CVE-2022-21944 vulnerability found in the package

facebook / watchman

Watches files and records, or triggers actions, when they change.

https://facebook.github.io/watchman/

MIT License

12.57k stars 987 forks source link

CVE-2022-21944 vulnerability found in the package #1027

Closed Dipenduroy closed 2 years ago

Dipenduroy commented 2 years ago

Filename: fb-watchman:2.0.1 | Reference: CVE-2022-21944 | CVSS Score: 7.8 | Category: CWE-59 | A UNIX Symbolic Link (Symlink) Following vulnerability in the systemd service file for watchman of openSUSE Backports SLE-15-SP3, Factory allows local attackers to escalate to root. This issue affects: openSUSE Backports SLE-15-SP3 watchman versions prior to 4.9.0. openSUSE Factory watchman versions prior to 4.9.0-9.1.

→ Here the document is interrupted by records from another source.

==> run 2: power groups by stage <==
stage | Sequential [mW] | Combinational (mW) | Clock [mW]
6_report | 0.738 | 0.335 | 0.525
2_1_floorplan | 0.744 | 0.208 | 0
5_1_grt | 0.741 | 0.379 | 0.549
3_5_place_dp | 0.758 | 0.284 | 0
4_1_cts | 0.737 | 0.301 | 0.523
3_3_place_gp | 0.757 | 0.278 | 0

chadaustin commented 2 years ago

@Dipenduroy Thanks for the heads up. Reading the CVE, it looks like a SUSE-specific packaging issue. Are you suggesting anything be done here, or is this just a notification?

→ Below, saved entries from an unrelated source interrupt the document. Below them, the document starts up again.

**src/rtl/ee354_numlock_code_tx.sv**
```systemverilog
// Automatic combination sender for the numlock state machine: replays a stored code
// as U/Z press/release pulses, then waits for Unlock and reports Pass or Fail.
//
// state     | meaning
// ----------+-------------------------------------------------------------
// S_IDLE    | waiting for Start; latches Code on an accepted Start
// S_PRESS   | U or Z held high for HOLD_CYC cycles (current MSB of sh)
// S_RELEASE | U=Z=0 for GAP_CYC cycles, then shift to next bit
// S_WAIT    | watching Unlock for up to UNLOCK_TO cycles
// S_DONE    | one-cycle Done pulse with Pass/Fail valid
module ee354_numlock_code_tx #(
    parameter int CODE_W    = 4,
    parameter int HOLD_CYC  = 2,
    parameter int GAP_CYC   = 2,
    parameter int UNLOCK_TO = 16
) (
    input  logic              clk,
    input  logic              reset_n,
    input  logic              Start,
    input  logic [CODE_W-1:0] Code,
    input  logic              Unlock,
    output logic              U,
    output logic              Z,
    output logic              Busy,
    output logic              Done,
    output logic              Pass,
    output logic              Fail
);

    localparam int MAX_HG  = (HOLD_CYC > GAP_CYC) ? HOLD_CYC : GAP_CYC;
    localparam int MAX_CYC = (MAX_HG > UNLOCK_TO) ? MAX_HG : UNLOCK_TO;
    localparam int CYC_W   = $clog2(MAX_CYC + 1);
    localparam int BIT_W   = $clog2(CODE_W + 1);

    // Down-counter load values: a phase of N cycles counts N-1 .. 0.
    localparam logic [CYC_W-1:0] HOLD_LD = CYC_W'(HOLD_CYC - 1);
    localparam logic [CYC_W-1:0] GAP_LD  = CYC_W'(GAP_CYC - 1);
    localparam logic [CYC_W-1:0] WAIT_LD = CYC_W'(UNLOCK_TO - 1);
    localparam logic [BIT_W-1:0] BITS_LD = BIT_W'(CODE_W);

    typedef enum logic [2:0] {
        S_IDLE,
        S_PRESS,
        S_RELEASE,
        S_WAIT,
        S_DONE
    } state_t;

    state_t            state, state_nxt;
    logic [CYC_W-1:0]  cyc_cnt, cyc_nxt;
    logic [BIT_W-1:0]  bit_cnt, bit_nxt;
    logic [CODE_W-1:0] sh, sh_nxt;
    logic              u_nxt, z_nxt, busy_nxt, done_nxt, pass_nxt, fail_nxt;

    always_ff @(posedge clk or negedge reset_n) begin
        if (!reset_n) begin
            state   <= S_IDLE;
            cyc_cnt <= '0;
            bit_cnt <= '0;
            sh      <= '0;
            U       <= 1'b0;
            Z       <= 1'b0;
            Busy    <= 1'b0;
            Done    <= 1'b0;
            Pass    <= 1'b0;
            Fail    <= 1'b0;
        end else begin
            state   <= state_nxt;
            cyc_cnt <= cyc_nxt;
            bit_cnt <= bit_nxt;
            sh      <= sh_nxt;
            U       <= u_nxt;
            Z       <= z_nxt;
            Busy    <= busy_nxt;
            Done    <= done_nxt;
            Pass    <= pass_nxt;
            Fail    <= fail_nxt;
        end
    end

    always_comb begin
        state_nxt = state;
        cyc_nxt   = cyc_cnt;
        bit_nxt   = bit_cnt;
        sh_nxt    = sh;
        pass_nxt  = Pass;
        fail_nxt  = Fail;
        case (state)
            S_IDLE: begin
                if (Start) begin
                    sh_nxt    = Code;
                    bit_nxt   = BITS_LD;
                    cyc_nxt   = HOLD_LD;
                    pass_nxt  = 1'b0;
                    fail_nxt  = 1'b0;
                    state_nxt = S_PRESS;
                end
            end
            S_PRESS: begin
                if (cyc_cnt == '0) begin
                    cyc_nxt   = GAP_LD;
                    state_nxt = S_RELEASE;
                end else begin
                    cyc_nxt = cyc_cnt - CYC_W'(1);
                end
            end
            S_RELEASE: begin
                if (cyc_cnt == '0) begin
                    bit_nxt = bit_cnt - BIT_W'(1);
                    sh_nxt  = sh << 1;
                    if (bit_cnt != BIT_W'(1)) begin
                        cyc_nxt   = HOLD_LD;
                        state_nxt = S_PRESS;
                    end else begin
                        cyc_nxt   = WAIT_LD;
                        state_nxt = S_WAIT;
                    end
                end else begin
                    cyc_nxt = cyc_cnt - CYC_W'(1);
                end
            end
            S_WAIT: begin
                // Unlock wins over a timeout landing in the same cycle.
                if (Unlock) begin
                    pass_nxt  = 1'b1;
                    state_nxt = S_DONE;
                end else if (cyc_cnt == '0) begin
                    fail_nxt  = 1'b1;
                    state_nxt = S_DONE;
                end else begin
                    cyc_nxt = cyc_cnt - CYC_W'(1);
                end
            end
            S_DONE: begin
                state_nxt = S_IDLE;
            end
            default: begin
                state_nxt = S_IDLE;
            end
        endcase

        // Outputs are decoded from the next state so they come straight off flops.
        u_nxt    = (state_nxt == S_PRESS) &  sh_nxt[CODE_W-1];
        z_nxt    = (state_nxt == S_PRESS) & ~sh_nxt[CODE_W-1];
        busy_nxt = (state_nxt != S_IDLE);
        done_nxt = (state_nxt == S_DONE);
    end

endmodule

```
**config.mk**
```make
export PLATFORM = sky130hd
export DESIGN_NAME = ee354_numlock_code_tx
export DESIGN_NICKNAME = d
export VERILOG_FILES = /design/src/rtl/ee354_numlock_code_tx.sv
export SDC_FILE = /design/constraint.sdc
export NUM_CORES = 1
export LEC_CHECK = 0
export ABC_AREA = 1
export BUFFER_PORTS_ARGS = -buffer_cell sky130_fd_sc_hd__clkbuf_2
export CAP_MARGIN = 20
export CORE_MARGIN = 5
export CORE_UTILIZATION = 42
export DETAILED_ROUTE_END_ITERATION = 6
export SYNTH_ARGS = -nofsm -noshare
export SYNTH_HDL_FRONTEND = slang
export SYNTH_SLANG_ARGS = --single-unit
```
**constraint.sdc**
```tcl
create_clock -name clk -period 1.9 [get_ports clk]
set_input_delay 0.095 -clock clk [delete_from_list [all_inputs] [get_ports clk]]
set_output_delay 0.095 -clock clk [all_outputs]
set_load 0.01 [all_outputs]
```
# Yosys cells after proc, flatten, opt, wreduce, memory -nomap -nowiden
# Cells that the tools add are included.
# Widths: inputs -> output; s select.
# classes
add_sub_neg	2
eq_ne	12
mux	26
n_bitwise	3
reduce_logical	10
# ops
operator	n
$mux 5	5
$mux 3	7
$pmux 5 s4	1
$mux 4	3
$ne 2x2->1 const B	6
$pmux 3 s4	1
$pmux 4 s2	1
$reduce_and 4->1	2
$eq 3x1->1 const B	2
$eq 3x2->1 const B	2
$pmux 3 s2	1
$reduce_and 3->1	2
$logic_not 5->1	1
$sub 5x1->5 const B	1
$mux 1	4
$pmux 1 s2	2
$reduce_bool 2->1	2
$reduce_bool 4->1	1
$eq 3x3->1 const B	1
$logic_not 3->1	1
$ne 3x1->1 const B	1
$reduce_bool 3->1	1
$sub 3x1->3 const B	1
$and 1x1->1	2
other kinds (2)	2
# totals
reg_bits	21
input_bits	8
output_inout_bits	6
word_cells	64

# Logic depth before layout (Yosys ltp)
# Gate-level depths: netlist of the first run.
# logic_depth
depth_word	6
ltp_mapped	10
mapped_depth_nobuf	9

# Worst setup path before layout of the first run
# No wires, ideal clock.
# synth_path
kind	reg2reg
from	reg cyc_cnt[0]
to	reg Z
setup_ns	0.124
arrival_ns	1.292
required_ns	1.776
slack_ns	0.484
path_stages_with_launch	11
n_path_buf	1
synth_period_minus_slack_ns	1.416
path_cell_list	dfrtp_1 -> inv_1 -> ha_1 -> nand3_4 -> buf_6 -> nand2_1 -> nand2_1 -> inv_1 -> nand2_1 -> nand3_1 -> nor2_1
# synth_via
elab_chain_len	6
word_cells_on_any_way	11
classes_between	eq/ne (1); mux (7); bitwise (2); reduce/logical (1)
# synth_lines
item	line	text
start, declared	50	logic [CYC_W-1:0] cyc_cnt, cyc_nxt;
start signal, assigned	69	cyc_cnt <= cyc_nxt;
$logic_not 5->1 (*)	100, 108, 127	
$mux 3	127	end else if (cyc_cnt == '0) begin
$mux 3	124	if (Unlock) begin
$pmux 3 s4	88	case (state)
$eq 3x1->1	144	z_nxt = (state_nxt == S_PRESS) & ~sh_nxt[CODE_W-1];
$and 1x1->1 (*)	144	
named net z_nxt	53	logic u_nxt, z_nxt, busy_nxt, done_nxt, pass_nxt, fail_nxt;
end signal, assigned	73	Z <= z_nxt;
end, declared	23	output logic Z,
# The timed path passes the listed nets; every way through them passes the cells marked *. The select of a mux whose other input is x is not followed.
# A chain may end at the register's enable or synchronous reset.

# Worst setup path after layout of the first run
# layout_path
from	reg cyc_cnt[0]
to	reg cyc_cnt[3]
# layout_via
elab_chain_len	4
word_cells_on_any_way	9
classes_between	add/sub (1); eq/ne (1); mux (5); reduce/logical (2)
# layout_lines
item	line
$sub 5x1->5	104, 119, 131
$mux 5	127
$mux 5	124
$pmux 5 s4	88
# Several ways; a longest one is shown, not always the timed one. The select of a mux whose other input is x is not followed.

==> results.json, run 1 <==
{
  "critical_path_required_ns": 2.15,
  "start_kind": "flop",
  "initial_utilization": 0.428,
  "grt_pass1_vias": 955,
  "grt_start_max_net_pins": 22,
  "synth_cell_types": 28,
  "setup_tns_ns": 0,
  "grt_pass1_wl_um": 4150,
  "ioPinCount": 14,
  "grt_overflow": 0,
  "synth_warnings": 0,
  "dpl_cell_area_sq_mm": 0.00125,
  "post-route-period-util": 0.833,
  "diodes": 0,
  "nFillCells": 281,
  "power_frac_comb": 0.513,
  "hp-class": "primary input to flop",
  "finalClockSkew_ns": 0.00809,
  "worstPathCellList": "inv_1, ha_1, nand3_4, nor2_8, nand3_1, o21ai_0, nand2_1, nand2_1",
  "power_frac_seq": 0.373,
  "cts_setup_buffers": 0,
  "synth_common_cells": "nand2_1, dfrtp_1, inv_1",
  "first_pass_iters": 4,
  "ys_seq_area_frac": 0.453,
  "gp_congestion": 0.866,
  "insertion_delay_ns": 0.30,
  "numPortBuffers": 13,
  "outcome": "finished, final reports clean",
  "max_stage_delay_ns": 0.41,
  "relSlewSlack": 0.645,
  "cts_max_path_buffers": 2,
  "hold_ws_ns": 0.0270,
  "synth_most_common_cell": "nand2_1",
  "final_hold_viol_count": 0,
  "power_density_mw_per_mm2": 1460,
  "tightestPinTransition_ns": 0.532,
  "rsz0062_at_grt": "false",
  "cp_common_cell": "nand2_1",
  "finalInstanceArea_sq_mm": 0.00130,
  "finalCriticalPeriod_ns": 1.58,
  "area_growth_pct": 12.1,
  "drc": 0,
  "ys.flop_type": "dfrtp_1",
  "die_area_sq_mm": 0.00391,
  "root_buffer": "clkbuf_4",
  "first_iter_violations": 32,
  "antenna_found_initial": 0,
  "p_clk_frac": 0.113,
  "max_freq_mhz": 632,
  "dp_slack_ns": 0.337,
  "grt.total_usage": 0.129,
  "p_leak_nw": 0.711,
  "cts_buffers": 3,
  "cts.sinks": 21,
  "ys_ff_latch": 21,
  "num_vias": 899,
  "path_clk_slew_ns": 0.11,
  "finalWorstSetupSlack_ns": 0.317,
  "ys_async_sr_fraction": 1.00,
  "synth_top_area_cell": "dfrtp_1",
  "htreeDepth": 1,
  "rows": 19,
  "cp.arrival_ns": 1.83,
  "path_class": "flop to flop",
  "synth_edf_count": 0,
  "synth.cell_area_sq_mm": 0.00116,
  "drive_above_1_share": 0.232,
  "swShare": 0.452,
  "cp_top_family": "simple AND/OR/NAND/NOR gates",
  "ir_worst_vdd_mv": 0.801,
  "finalPower_mw": 1.89,
  "crit_slowest_cell": "dfrtp_1",
  "finalSetupViolCount": 0,
  "synth_area_leaders": "dfrtp_1, nand2_1, inv_1",
  "drv_cap": 0,
  "worstPathMaxFanout": 12,
  "p_int_mw": 1.04,
  "dp_hpwl_um": 1710,
  "syn_avg_cell_area_sq_um": 8.47,
  "drv_slew": 0,
  "die_h_um": 62.6,
  "wl_um": 2170,
  "drtAntennaViolNets": 0,
  "synthCells": 137,
  "p_sw_uw": 856,
  "core-area_sq_mm": 0.00271,
  "vias_per_cell": 4.83,
  "synth.top_cell.area_share": 0.453,
  "synth_nets": 148,
  "dieWidth_um": 62.6,
  "multi_input_area_sq_um": 532,
  "cts_tree": "yes",
  "path_buf_inv": 1,
  "routedWlPerCell_um": 11.7,
  "nets": 167,
  "end_kind": "flop",
  "final-seq-area_sq_um": 526
}
## worst min-delay path: cells and delay by family
kind / cells / cell delay, ns
and+or+nand+nor: 1 / 0.06
AOI/OAI and AO/OA: 1 / 0.07
buffers and inverters: 1 / 0.08
## placed cells by master, fill, tap and decap left out
master,n
clkbuf_4,3
o21ai_1,2
clkinv_2,2
a22oi_1,2
a21oi_4,1
nor3_2,1
nor2_2,3
ha_1,3
nand4_1,1
nor2_1,7
o22ai_1,1
nand2_1,36
inv_1,19
dfrtp_1,21
dlygate4sd3_1,2
o21ai_0,6
clkbuf_2,13
a32o_1,1
nand2_2,2
nor2_4,2
inv_2,4
xor2_1,2
nor2_8,1
a21oi_1,2
a22o_1,1
nand3_4,1
nand3_1,11
nand3_2,2
o211ai_1,2
o21bai_2,1
## through the flow
step	std cells	utilization
after floorplan	137	-
after global placement	180	0.462
after detailed placement	180	0.462
after CTS	186	0.480
after global routing	186	0.480
final	186	0.480
## state kept, by name (all words and copies together) (netlist names)
| signal | count |
|---|---|
| Busy | 1 |
| Done | 1 |
| Fail | 1 |
| Pass | 1 |
| U | 1 |
| Z | 1 |
| bit_cnt | 3 |
| cyc_cnt | 5 |
| sh | 4 |
| state | 3 |
## what timing repair did
action	in CTS	in global routing
endpoints found under the hold margin	22	0
setup endpoints to repair	0	0
hold buffers	2	0
resized for setup	0	0
## cell families after synthesis
logic type,synth area share
xor gates and xnor gates,0.0151
buffers and inverters,0.0885
and+or+nand+nor,0.297
AOI/OAI and AO/OA,0.114
DFF,0.453
adders and majority gates,0.0324
## path summary, 6_finish.rpt
| check | from | endpoint | slack [ns] | cells past startpoint |
|---|---|---|---|---|
| worst max-delay path | cyc_cnt[0] | cyc_cnt[3] | 0.32 | 8 |
| worst min-delay path | Code[1] | sh[1] | 0.03 | 3 |
| worst max register to register | cyc_cnt[0] | cyc_cnt[3] | 0.32 | 8 |
| worst min register to register | sh[1] | sh[1] | 0.50 | 2 |
| max in group asynchronous | reset_n | sh[1] | 1.26 | 2 |
| min in group asynchronous | reset_n | Busy | 0.28 | 2 |
## power by group through the flow
stage / clock (mW) / sequential [mW] / combinational [mW]
after floorplan: 0 / 0.721 / 0.769
after CTS: 0.231 / 0.707 / 0.982
after detailed placement: 0 / 0.718 / 0.974
after global routing: 0.252 / 0.736 / 1.14
final: 0.215 / 0.707 / 0.972
after global placement: 0 / 0.716 / 0.956
## routing by layer
layer / global-route usage / vias up / part of all wire
li1: - / 471 / -
met1: 0.177 / 415 / 0.50
met2: 0.199 / 11 / 0.46
met3: 0.0234 / 2 / 0.028
met4: 0.0477 / 0 / 0.0088
met5: 0 / - / 0
## cell type report
type | instances | area share
flip-flops and latches | 21 | 0.404
multi-input cells | 91 | 0.409
inverters | 24 | 0.0703
clock inverters | 1 | 0.00385
clock buffers | 3 | 0.0173
repair buffers | 15 | 0.0654
well taps | 31 | 0.0298
Power figures use the tool's default switching activity.
==> run 2, diff against run 1 <==
==> constraint.sdc (replaced) <==
create_clock -name clk -period 1.5 [get_ports clk]
set_input_delay 0.075 -clock clk [delete_from_list [all_inputs] [get_ports clk]]
set_output_delay 0.075 -clock clk [all_outputs]
set_load 0.01 [all_outputs]
==> run 2 against run 1 <==
Against the previous run:
- largest cell class unchanged
- flip-flop and latch count stayed put
- sequential share of layout area fell by 3.8 points
- non-clock buffer count increased by 11
- setup slack worse by 0.29 ns
- largest power group unchanged
- power is 44% higher
- die area stayed put
- register-to-register slack worse by 0.29 ns
- clock skew fell by 0.00070 ns
- highest routed layer unchanged
- final cell count is 6.5% higher
==> results.json, run 2 (synthesis gave the netlist of run 1 again) <==
{
  "final_common_cell": "nand2_1",
  "ir_worst_vdd_mv": 1.12,
  "grt_pass1_vias": 984,
  "dpl_cell_area_sq_mm": 0.00127,
  "power_density_mw_per_mm2": 1890,
  "cts_max_path_buffers": 2,
  "drv_cap": 0,
  "regMostFlops": "cyc_cnt",
  "nets": 179,
  "hp-class": "primary input to flop",
  "p_sw_mw": 1.24,
  "num_vias": 1012,
  "p_clk_frac": 0.108,
  "rrSetupSlack_ns": 0.03,
  "die_h_um": 62.6,
  "drv_slew": 0,
  "finalSetupViolCount": 0,
  "final_cell_mix": "nand2_1, dfrtp_1, inv_1, clkbuf_2, buf_4",
  "core-area_sq_mm": 0.00271,
  "drc": 0,
  "tightestPinTransition_ns": 0.526,
  "diodes": 0,
  "cts.sinks": 21,
  "outcome": "finished, final reports clean",
  "dp_cells": 182,
  "dp_slack_ns": 0.00609,
  "wl_um": 2540,
  "final_hold_viol_count": 0,
  "vias_per_cell": 5.11,
  "rsz0062_at_grt": "true",
  "finalCriticalPeriod_ns": 1.47,
  "post-route-period-util": 0.983,
  "die_area_sq_mm": 0.00391,
  "dp_hpwl_um": 1740,
  "cts_tree": "yes",
  "top_regs": "cyc_cnt x5, sh x4",
  "power_frac_seq": 0.330,
  "first_iter_violations": 26,
  "start_kind": "flop",
  "routedWlPerCell_um": 12.8,
  "finalPower_mw": 2.73,
  "worstPathMaxFanout": 8,
  "multi_input_area_sq_um": 587,
  "relSlewSlack": 0.650,
  "path_class": "flop to flop",
  "cp.arrival_ns": 1.71,
  "power_frac_comb": 0.562,
  "swShare": 0.453,
  "final-seq-area_sq_um": 528,
  "grt_overflow": 0,
  "finalWorstSetupSlack_ns": 0.0261,
  "finalClockSkew_ns": 0.00739,
  "fin_cells": 198,
  "nFillCells": 266,
  "drtAntennaViolNets": 0,
  "numPortBuffers": 13,
  "grt_start_max_net_pins": 22,
  "ioPinCount": 14,
  "max_freq_mhz": 678,
  "htreeDepth": 1,
  "p_leak_nw": 0.771,
  "largest_reg_flops": 5,
  "p_int_mw": 1.49,
  "first_pass_iters": 4,
  "root_buffer": "clkbuf_4",
  "drive_above_1_share": 0.353,
  "finalInstanceArea_sq_mm": 0.00144,
  "insertion_delay_ns": 0.32,
  "path_clk_slew_ns": 0.13,
  "initial_utilization": 0.428,
  "area_growth_pct": 24.4,
  "grt.total_usage": 0.130,
  "dieWidth_um": 62.6,
  "cts_buffers": 3,
  "gp_congestion": 0.833,
  "fin_util": 0.532,
  "critical_path_required_ns": 1.74,
  "end_kind": "flop",
  "rows": 19,
  "antenna_found_initial": 0,
  "grt_pass1_wl_um": 4200
}
[run 2: changes by cell type in the layout (fill, tap and decap cells not counted), sizes merged]
| cell | change |
|---|---|
| clkinvlp | +1 |
| clkinv | -1 |
| buf | +11 |
| nand3 | +1 |
[run 2: timing repair]
action                                 CTS  global route
pin swaps                                1             9
setup endpoints to repair                2             7
gates cloned                             1             0
endpoints found under the hold margin   22             0
hold buffers                             2             0
buffers inserted                         1             8
gates resized for setup                  1            13
[run 2: cell type report]
class / instances / area share
Clock buffer: 3 / 0.0156
Clock inverter: 1 / 0.00520
Inverter: 24 / 0.0633
Multi-Input combinational cell: 92 / 0.407
Sequential cell: 21 / 0.366
Tap cell: 31 / 0.0269
Timing Repair Buffer: 26 / 0.116
[run 2: power by group through the flow]
| stage | logic (mW) | clock network [mW] | registers [mW] |
|---|---|---|---|
| final | 1.53 | 0.295 | 0.902 |
| after global routing | 1.73 | 0.328 | 0.931 |
| after CTS | 1.35 | 0.299 | 0.893 |
| after detailed placement | 1.28 | 0 | 0.906 |
| after global placement | 1.25 | 0 | 0.904 |
| after floorplan | 0.974 | 0 | 0.913 |
[run 2: final timing paths]
path / from / cells past startpoint / to
worst max-delay path: cyc_cnt[3] / 6 / bit_cnt[0]
worst min-delay path: Code[1] / 3 / sh[1]
worst max register to register: cyc_cnt[3] / 6 / bit_cnt[0]
worst min register to register: sh[1] / 2 / sh[1]
max in group asynchronous: reset_n / 2 / state[2]
min in group asynchronous: reset_n / 2 / state[0]
[run 2: worst max-delay path, cell delays in order, from the launching register on]
cell and delay [ns]:
dfrtp_1 0.45, nor2_4 0.20, nand3_4 0.18, nor2_8 0.22, buf_4 0.13, inv_1 0.04
o21ai_0 0.17
[run 2: layer usage]
layer  track usage  wire (um)  vias to the layer above
met5             0          0                        -
met4        0.0371         44                        0
met3        0.0432        119                        6
met2         0.206       1200                       31
met1         0.169       1170                      474
li1              -          -                      501
[run 2: stage by stage]
stage / hold slack, ns / TNS, ns
4_1_cts: 0.000206 / 0
3_5_place_dp: 0.0833 / 0
3_3_place_gp: 0.0706 / 0
2_1_floorplan: -0.221 / 0
6_report: 0.00348 / 0
5_1_grt: 0.00618 / -0.206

pacorreia commented 2 years ago

@chadaustin seems something has to be done indeed, fb-watchman must have requirement for watchman 4.9.0, not allowing to run earlier versions, maybe other points of exploit that might be relevant for this issue

chadaustin commented 2 years ago

We don't maintain SUSE packaging, so I think Watchman itself is the off the hook.